Metformin is a first-line therapy for type-2 diabetes mellitus and gestational diabetes mellitus (GDM) which shows significant benefits for maternal health. However, offspring exposed to metformin in-utero have an increased risk of being born small for gestational age and developing cardiometabolic complications in adulthood. The mechanisms responsible are unknown. As fetal growth is dependent on optimal placental function, we assessed whether metformin exposure alters fetal growth by impacting placental development and function. Publicly available microarray data (ArrayExpress: E-MTAB-6418) from term placentae of obese women with GDM, treated with metformin (n=12) or placebo (n=8) from 12 16 weeks’ gestation, was used to assess the impact of in-utero¬ metformin exposure on birthweight and the placental transcriptome. Offspring exposed to metformin were born 375g lighter (P=0.35) and 46 significant DEGs (P<0.01; -0.58≥Log₂FoldChange≥0.58; FDR<0.05) were identified in placentae of metformin treated women. Functional enrichment and Ingenuity Pathway analyses were performed to predict functional impact of differentially expressed genes (DEGs). DEGs were enriched in pathways associated with placental metabolism, development, nutrient transport and mitochondrial dysfunction. To investigate if these functional effects were a direct consequence of metformin, term human placental villous explants from uncomplicated pregnancies (n=5) were exposed to metformin (40μM-1 mm) for up to 72 hours.

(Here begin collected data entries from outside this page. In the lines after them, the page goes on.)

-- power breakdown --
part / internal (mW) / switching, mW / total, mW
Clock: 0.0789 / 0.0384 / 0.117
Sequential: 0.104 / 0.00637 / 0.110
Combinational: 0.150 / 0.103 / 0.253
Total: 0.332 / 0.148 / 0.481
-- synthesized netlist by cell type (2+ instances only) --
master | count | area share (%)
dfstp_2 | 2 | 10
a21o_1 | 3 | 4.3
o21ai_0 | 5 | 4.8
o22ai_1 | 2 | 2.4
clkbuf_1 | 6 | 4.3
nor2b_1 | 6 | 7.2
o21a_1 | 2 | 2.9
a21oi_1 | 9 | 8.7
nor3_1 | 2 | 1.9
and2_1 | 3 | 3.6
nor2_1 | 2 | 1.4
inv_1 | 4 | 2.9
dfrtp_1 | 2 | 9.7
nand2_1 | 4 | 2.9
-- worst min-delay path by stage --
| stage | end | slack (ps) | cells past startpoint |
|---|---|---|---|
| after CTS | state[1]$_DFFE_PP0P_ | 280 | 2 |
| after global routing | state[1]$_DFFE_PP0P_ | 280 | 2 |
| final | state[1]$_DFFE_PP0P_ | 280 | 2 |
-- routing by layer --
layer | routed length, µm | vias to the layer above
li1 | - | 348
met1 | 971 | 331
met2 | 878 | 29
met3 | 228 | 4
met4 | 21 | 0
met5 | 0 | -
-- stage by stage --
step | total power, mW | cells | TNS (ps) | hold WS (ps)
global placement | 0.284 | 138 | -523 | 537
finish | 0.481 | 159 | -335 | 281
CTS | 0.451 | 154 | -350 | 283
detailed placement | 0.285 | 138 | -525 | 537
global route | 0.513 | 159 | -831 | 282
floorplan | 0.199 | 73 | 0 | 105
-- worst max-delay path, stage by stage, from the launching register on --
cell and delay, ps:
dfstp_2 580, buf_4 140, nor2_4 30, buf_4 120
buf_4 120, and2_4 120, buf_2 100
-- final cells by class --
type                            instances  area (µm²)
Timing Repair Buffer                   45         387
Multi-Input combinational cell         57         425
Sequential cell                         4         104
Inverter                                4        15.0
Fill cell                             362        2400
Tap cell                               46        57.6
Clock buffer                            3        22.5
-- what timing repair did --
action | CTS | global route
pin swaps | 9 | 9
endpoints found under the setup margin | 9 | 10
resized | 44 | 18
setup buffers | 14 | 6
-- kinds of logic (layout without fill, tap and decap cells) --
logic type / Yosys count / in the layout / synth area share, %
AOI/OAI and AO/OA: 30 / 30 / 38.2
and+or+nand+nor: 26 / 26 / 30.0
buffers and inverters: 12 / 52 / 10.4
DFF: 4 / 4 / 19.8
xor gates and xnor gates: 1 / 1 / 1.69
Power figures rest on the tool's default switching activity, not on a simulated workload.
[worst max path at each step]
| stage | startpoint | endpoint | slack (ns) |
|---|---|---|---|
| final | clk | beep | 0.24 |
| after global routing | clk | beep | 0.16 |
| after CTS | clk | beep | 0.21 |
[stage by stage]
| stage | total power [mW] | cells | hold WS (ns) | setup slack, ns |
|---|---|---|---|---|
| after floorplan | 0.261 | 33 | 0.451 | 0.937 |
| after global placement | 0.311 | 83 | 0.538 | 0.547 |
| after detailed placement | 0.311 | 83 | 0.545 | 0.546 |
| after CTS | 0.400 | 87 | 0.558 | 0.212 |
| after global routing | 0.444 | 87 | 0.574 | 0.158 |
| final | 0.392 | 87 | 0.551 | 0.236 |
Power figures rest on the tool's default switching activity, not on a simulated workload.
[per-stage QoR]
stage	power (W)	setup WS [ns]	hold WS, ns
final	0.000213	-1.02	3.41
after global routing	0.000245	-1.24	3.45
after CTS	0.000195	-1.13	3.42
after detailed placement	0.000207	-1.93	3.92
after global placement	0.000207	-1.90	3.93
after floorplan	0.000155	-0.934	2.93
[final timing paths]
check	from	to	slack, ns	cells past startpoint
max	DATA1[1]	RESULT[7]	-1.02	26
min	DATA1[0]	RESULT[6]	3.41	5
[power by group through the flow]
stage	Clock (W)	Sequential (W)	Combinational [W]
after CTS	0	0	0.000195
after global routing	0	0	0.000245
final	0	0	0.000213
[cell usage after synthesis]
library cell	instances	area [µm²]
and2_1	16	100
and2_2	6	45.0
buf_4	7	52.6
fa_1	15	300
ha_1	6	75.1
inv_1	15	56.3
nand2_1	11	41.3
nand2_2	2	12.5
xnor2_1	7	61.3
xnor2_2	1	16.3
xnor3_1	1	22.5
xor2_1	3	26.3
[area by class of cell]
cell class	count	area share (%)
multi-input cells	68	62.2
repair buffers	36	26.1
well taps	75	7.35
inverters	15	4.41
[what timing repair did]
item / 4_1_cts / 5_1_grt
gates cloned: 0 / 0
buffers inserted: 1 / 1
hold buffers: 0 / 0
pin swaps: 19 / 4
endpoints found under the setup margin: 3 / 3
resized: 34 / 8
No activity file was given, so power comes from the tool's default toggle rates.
==> design/flow/run.sh <==
#!/bin/bash
# OpenROAD 26Q1-2900-gdf79404cd8, Yosys 0.63+post, stock flow scripts
make -C /OpenROAD-flow-scripts/flow DESIGN_CONFIG=/design/flow/config.mk WORK_HOME=/design/flow/orfs finish
==> design/flow/config.mk <==
export PLATFORM = sky130hd
export DESIGN_NAME = mux4
export DESIGN_NICKNAME = mux4
export VERILOG_FILES = /design/flow/design.v
export SDC_FILE = /design/flow/constraint.sdc
export NUM_CORES = 4
export LEC_CHECK = 1
export CORE_AREA = 10 10 70 70
export DIE_AREA = 0 0 80 80
==> design/flow/constraint.sdc <==
current_design mux4

set clk_period 3.3
set clk_io_pct 0.2

create_clock -name clk0 -period $clk_period

set non_clock_inputs [all_inputs -no_clocks]
set_input_delay [expr $clk_period * $clk_io_pct] -clock clk0 $non_clock_inputs
set_output_delay [expr $clk_period * $clk_io_pct] -clock clk0 [all_outputs]
==> flow/run.sh <==
#!/bin/bash
# OpenROAD 26Q1-2900-gdf79404cd8, Yosys 0.63+post, stock flow scripts
make -C /OpenROAD-flow-scripts/flow DESIGN_CONFIG=/design/flow/config.mk WORK_HOME=/design/flow/orfs finish
==> flow/config.mk <==
export PLATFORM = sky130hd
export DESIGN_NAME = asynchronous_fifo
export DESIGN_NICKNAME = asynchronous_fifo
export VERILOG_FILES = /design/flow/design.v
export SDC_FILE = /design/flow/constraint.sdc
export NUM_CORES = 4
export LEC_CHECK = 1
export CORE_UTILIZATION = 30
==> flow/constraint.sdc <==
current_design asynchronous_fifo

set clk_period 12.0
set clk_io_pct 0.2

create_clock -name clk0 -period $clk_period [get_ports {rclk}]
create_clock -name clk1 -period $clk_period [get_ports {wclk}]

set non_clock_inputs [all_inputs -no_clocks]
set_input_delay [expr $clk_period * $clk_io_pct] -clock clk0 $non_clock_inputs
set_output_delay [expr $clk_period * $clk_io_pct] -clock clk0 [all_outputs]
<file path="run.sh">
#!/bin/bash
# OpenROAD 26Q1-2900-gdf79404cd8, Yosys 0.63+post, stock flow scripts
make -C /OpenROAD-flow-scripts/flow DESIGN_CONFIG=/design/flow/config.mk WORK_HOME=/design/flow/orfs finish
</file>
<file path="config.mk">
export PLATFORM = sky130hd
export DESIGN_NAME = fifo2
export DESIGN_NICKNAME = fifo2
export VERILOG_FILES = /design/flow/design.v
export SDC_FILE = /design/flow/constraint.sdc
export NUM_CORES = 4
export LEC_CHECK = 1
export CORE_UTILIZATION = 30
</file>
<file path="constraint.sdc">
current_design fifo2

set clk_period 16.2
set clk_io_pct 0.2

create_clock -name clk0 -period $clk_period [get_ports {rclk}]
create_clock -name clk1 -period $clk_period [get_ports {wclk}]

set non_clock_inputs [all_inputs -no_clocks]
set_input_delay [expr $clk_period * $clk_io_pct] -clock clk0 $non_clock_inputs
set_output_delay [expr $clk_period * $clk_io_pct] -clock clk0 [all_outputs]
</file>
File: /design/flow/design.v
module full_adder_scratch (sum, cout, a, b, cin);
    input a, b, cin;
    output sum, cout;
    wire w1, w2, w3;
    xor (w1, a, b);
    xor (sum, w1, cin);
    and (w2, cin, w1);
    and (w3, a, b);
    or (cout, w2, w3);
endmodule
module full_adder_scratch_tb ();
    reg a, b, cin;
    wire sum, cout;
    full_adder_scratch fa (sum, cout, a, b, cin);
    initial begin
        $dumpfile("full_adder_scratch.vcd");
        $dumpvars(0, full_adder_scratch_tb);
        a = 0; b = 0; cin = 0; #5;
        a = 0; b = 0; cin = 1; #5;
        a = 0; b = 1; cin = 0; #5;
        a = 0; b = 1; cin = 1; #5;
        a = 1; b = 0; cin = 0; #5;
        a = 1; b = 0; cin = 1; #5;
        a = 1; b = 1; cin = 0; #5;
        a = 1; b = 1; cin = 1; #5;
    end
endmodule
module four_bit_full_adder(
    a, b, cin, sum, cout
);
    input [3:0] a, b;
    input cin;
    output cout;
    output [3:0] sum;
    wire c0, c1, c2;
    full_adder_scratch fa0 ( sum[0], c0, a[0], b[0], cin);
    full_adder_scratch fa1 (sum[1], c1, a[1], b[1], c0);
    full_adder_scratch fa2 (sum[2], c2, a[2], b[2], c1);
    full_adder_scratch fa3 (sum[3], cout, a[3], b[3], c2);
endmodule
module four_bit_full_adder_tb();
    reg [3:0] a, b;
    reg cin;
    wire [3:0] sum;
    wire cout;
    four_bit_full_adder fa(a, b, cin, sum, cout);
    initial begin
        $dumpfile("four_bit_full_adder.vcd");
        $dumpvars(0, four_bit_full_adder_tb);
        cin = 0; a = 4'b1000; b = 4'b0010; #3;
		cin = 0; a = 4'b1000; b = 4'b1000; #3;
		cin = 0; a = 4'b0010; b = 4'b1000; #3;
		cin = 0; a = 4'b0001; b = 4'b0111; #3;
		cin = 0; a = 4'b1010; b = 4'b1011; #3;
		cin = 0; a = 4'b1110; b = 4'b1111; #3;
		cin = 0; a = 4'b1010; b = 4'b1101; #3;
		cin = 1; a = 4'b1000; b = 4'b0010; #3;
		cin = 1; a = 4'b1000; b = 4'b1000; #3;
		cin = 1; a = 4'b0010; b = 4'b1000; #3;
		cin = 1; a = 4'b0001; b = 4'b0111; #3;
		cin = 1; a = 4'b1010; b = 4'b1011; #3;
		cin = 1; a = 4'b1110; b = 4'b1111; #3;
		cin = 1; a = 4'b1010; b = 4'b1101; #3;
    end
endmodule
module bcd_adder (s, cout, a, b, cin);
    input [3:0] a, b;
    input cin;
    output [3:0] s;
    output cout;
    reg cin2 = 0;
    wire [3:0] s0, b0;
    wire w1, w2, w3, w4, w5;
    four_bit_full_adder fbfa0 (a, b, cin, s0, w1);
    and (w2, s0[3], s0[2]);
    and (w3, s0[3], s0[1]);
    or (w4, w1, w2, w3);
    buf (b0[3], 1'b0);
    buf (b0[2], w4);
    buf (b0[1], w4);
    buf (b0[0], 1'b0);
    four_bit_full_adder fbfa1 (b0, s0, cin2, s, cout);
endmodule
module bcd_adder_tb ();
	reg [3:0] a, b;
	reg cin;
	wire cout;
	wire [3:0] s;
	bcd_adder BA(s, cout, a, b, cin);
	initial begin
        $dumpfile("bcd_adder.vcd");
        $dumpvars(0, bcd_adder_tb);
		a = 4'b1001; b = 4'b0100; cin = 1'b0; #50;
		a = 4'b0000; b = 4'b0001; cin = 1'b0; #50;
		a = 4'b0001; b = 4'b0001; cin = 1'b0; #50;
		a = 4'b0010; b = 4'b0001; cin = 1'b0; #50;
		a = 4'b0010; b = 4'b0010; cin = 1'b0; #50;
		a = 4'b0010; b = 4'b0011; cin = 1'b0; #50;
		a = 4'b0101; b = 4'b0001; cin = 1'b0; #50;
		a = 4'b0101; b = 4'b0010; cin = 1'b0; #50;
		a = 4'b1000; b = 4'b0000; cin = 1'b0; #50;
		a = 4'b0110; b = 4'b0011; cin = 1'b0; #50;
		a = 4'b1000; b = 4'b0001; cin = 1'b1; #50;
		a = 4'b1000; b = 4'b0010; cin = 1'b1; #50;
		a = 4'b1000; b = 4'b0011; cin = 1'b1; #50;
		a = 4'b1011; b = 4'b0001; cin = 1'b1; #50;
		a = 4'b0100; b = 4'b1001; cin = 1'b1; #50;
		a = 4'b0110; b = 4'b1000; cin = 1'b1; #50;
		a = 4'b1001; b = 4'b0110; cin = 1'b1; #50;
		a = 4'b1010; b = 4'b0110; cin = 1'b1; #50;
		a = 4'b1101; b = 4'b0100; cin = 1'b1; #50;
		a = 4'b1110; b = 4'b0100; cin = 1'b1; #50;
	end
endmodule
File: /design/flow/run.sh
#!/bin/bash
# OpenROAD 26Q1-2900-gdf79404cd8, Yosys 0.63+post, stock flow scripts
make -C /OpenROAD-flow-scripts/flow DESIGN_CONFIG=/design/flow/config.mk WORK_HOME=/design/flow/orfs finish
File: /design/flow/constraint.sdc
current_design bcd_adder

set clk_period 6.1
set clk_io_pct 0.2

create_clock -name clk0 -period $clk_period

set non_clock_inputs [all_inputs -no_clocks]
set_input_delay [expr $clk_period * $clk_io_pct] -clock clk0 $non_clock_inputs
set_output_delay [expr $clk_period * $clk_io_pct] -clock clk0 [all_outputs]
File: /design/flow/config.mk
export PLATFORM = sky130hd
export DESIGN_NAME = bcd_adder
export DESIGN_NICKNAME = bcd_adder
export VERILOG_FILES = /design/flow/design.v
export SDC_FILE = /design/flow/constraint.sdc
export NUM_CORES = 4
export LEC_CHECK = 1
export CORE_AREA = 10 10 70 70
export DIE_AREA = 0 0 80 80
==> changes_impl.md <==
## Implementation

- Outcome: finished, final reports clean
- Filler cells: 399
- GP Congestion: ~0.83
- Slowest CP cell: clkdlybuf4s50_1
- Tot GR Track Use: 1.67%
- CP cell instances: clkdlybuf4s50_1, inv_1, fa_1, inv_1, fa_1, inv_1, fa_1, inv_1, fa_1, a21o_1, ha_1, fa_1, ha_1, clkdlybuf4s50_1
- Static leakage: ~0.18 nW
- Fp_density: 6.04%
- Die y size: ~80 um
- # Cells Yosys: 23
- RSZ-0062 raised after global routing: false
- Worst Path Arrival: roughly 4700 ps
- Seq cells: 0
- Aggregate negative setup slack: 0 ps
- Worst EP required: about 5000 ps
- Post-Syn Instances: 23
- Avg Cell Area, Syn: 8.98 um2
- Initial antenna violation count: 0
- Clock network fraction of total power: 0%
- Cell Pwr Density: around 140 nW/um2
- Vias: about 170
- Port bufs: 14
- Chip area line of the yosys report: 206 um2
- Setup-failing EPs final: 0
- Pins Over Slew Limit: 0
- Distinct lib cells: 6
- Initial drt markers: 0
- Maximum VDD drop: 0.0000325 V
- Cycle use final: between 90% and 100%
- Switching part of the total: 32.0%
- Sequential share of the synthesized area: 0%
- Logic gate share of total power: about 100%
- Total Wirelength: 556 um
- Tool warnings: 32
- Post-DP HPWL: 534 um
- Total die area: 6400 um2
- Sequential cell area: 0 um2
- Largest net degree at the start of global routing: 3
- Max-Cap Viols: 0
- Synthesized area: ~210 um2
- Die Wd: 80 um
- Relative slew margins: about 93%
- Critical path class: in -> out
- Area Overhead vs Synth: 86.1%
- Ant. Diodes: 0
- Reg power frac: 0%
- TritonRoute pass-1 iters: 1
- Switch Pwr: 16.7 uW
- Hold_buf cts: 0
- Core ar.: around 3400 um2
- Total number of yosys warnings: 1
- Drt drc: 0
- Gr ovfl total: 0
- Hold Vio Cnt, Final: 0
- Startpoint Class: primary input
- DR vias/cell: 2.08
- First-pass GRT wire length: 848 um
- Rows: 21
- Clkbuf count: 0
- CP Capture Type: output port
- Vias in the first global route: 171
- Internal: 35.5 uW
- Highest clock rate: roughly 0.17 GHz
- Ports: 14
- CP Max Fanout: 2
- Share of layout cells above drive strength 1: a little under 3%
- Hold Crit Class: in -> out
- Final hold slack: 3410 ps
- Crit-path most repeated cell: fa_1
- Crit path time final: 5900 ps
- DR WL/cell: 6.95 um
- Final ANT Viol Nets: 0
- Worst slew pin tran: 105 ps
- Slowest stage delay, CP: between 400 and 500 ps
- Overall power: 52.2 uW
==> metal layers <==
| layer | track usage, % | part of all wire [%] | vias to the layer above |
|---|---|---|---|
| li1 | - | - | 80 |
| met1 | 2.81 | 57 | 72 |
| met2 | 1.28 | 16 | 14 |
| met3 | 1.59 | 27 | 0 |
| met4 | 0 | 0 | 0 |
| met5 | 0 | 0 | - |
==> through the flow <==
| step | setup slack (ps) | instances | utilization, % | area, um2 |
|---|---|---|---|---|
| 6_report | 197 | 80 | 11.2 | 384 |
| 5_1_grt | 8.58 | 80 | 11.2 | 384 |
| 4_1_cts | 49.9 | 79 | 11.0 | 374 |
| 3_5_place_dp | 67.9 | 79 | 11.0 | 374 |
| 3_3_place_gp | 115 | 79 | 11.0 | 374 |
| 2_1_floorplan | 1020 | 23 | - | 206 |
==> timing repair <==
| action | CTS | global route |
|---|---|---|
| endpoints found under the setup margin | 0 | 1 |
| gates resized | 0 | 1 |
| buffers inserted | 0 | 1 |
==> placed cells by master (no fill, tap or decap) <==
master and n:
dlymetal6s2s_1 1, ha_1 2, fa_1 5, inv_1 10, clkdlybuf4s50_1 13, buf_4 1
a21o_1 1, nand2b_1 1
==> cells in the mapped netlist <==
master    count  area, um2
a21o_1        1       7.51
buf_4         4       30.0
fa_1          5        100
ha_1          2       25.0
inv_1        10       37.5
nand2b_1      1       6.26
==> worst paths after layout <==
path	end	start	slack (ps)	depth (start not counted)
max	cout	a[0]	200	14
min	s[3]	b[3]	3410	5
==> power groups by stage <==
stage | Sequential [mW] | Clock [mW] | Combinational, mW
CTS | 0 | 0 | 0.0532
finish | 0 | 0 | 0.0522
global route | 0 | 0 | 0.0603
==> cell type report <==
| class | count | area (um2) | area share, % |
|---|---|---|---|
| repair buffers | 15 | 150 | 39.1 |
| multi-input cells | 9 | 139 | 36.2 |
| well taps | 46 | 57.6 | 15.0 |
| inverters | 10 | 37.5 | 9.77 |
==> critical path: cells and delay by family <==
family / cells / cell delay [ps]
buffers and inverters: 6 / 1130
adder cells (fa/ha/maj): 7 / 2100
AND-OR/OR-AND: 1 / 220
==> kinds of logic (layout without fill, tap and decap cells) <==
family	after synthesis	after routing	share of synthesized area, %
AOI/OAI and AO/OA	1	1	3.64
adders and majority gates	7	7	60.6
buffers and inverters	14	25	32.7
and+or+nand+nor	1	1	3.03
Power is estimated from default activity; no workload was simulated.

Total and activated (phosphorylated; p) AMPK levels were assessed by western blotting. Metformin (100μM-1 mm) induced pAMPK expression in explants after 24 hours. QPCR analysis revealed metformin did not directly affect genes associated with placental development or nutrient transport. However, following 72 hour treatment, metformin (100μM) altered the expression of genes associated with mitochondrial activity (PINK1, PARKIN, LC3, BCL2). These results demonstrate in-utero metformin exposure alters genes associated with placental development, metabolism, nutrient transport and mitochondrial activity. However, data from ex-vivo placental tissue treated with metformin suggests metformin may have both direct and indirect actions on the placenta.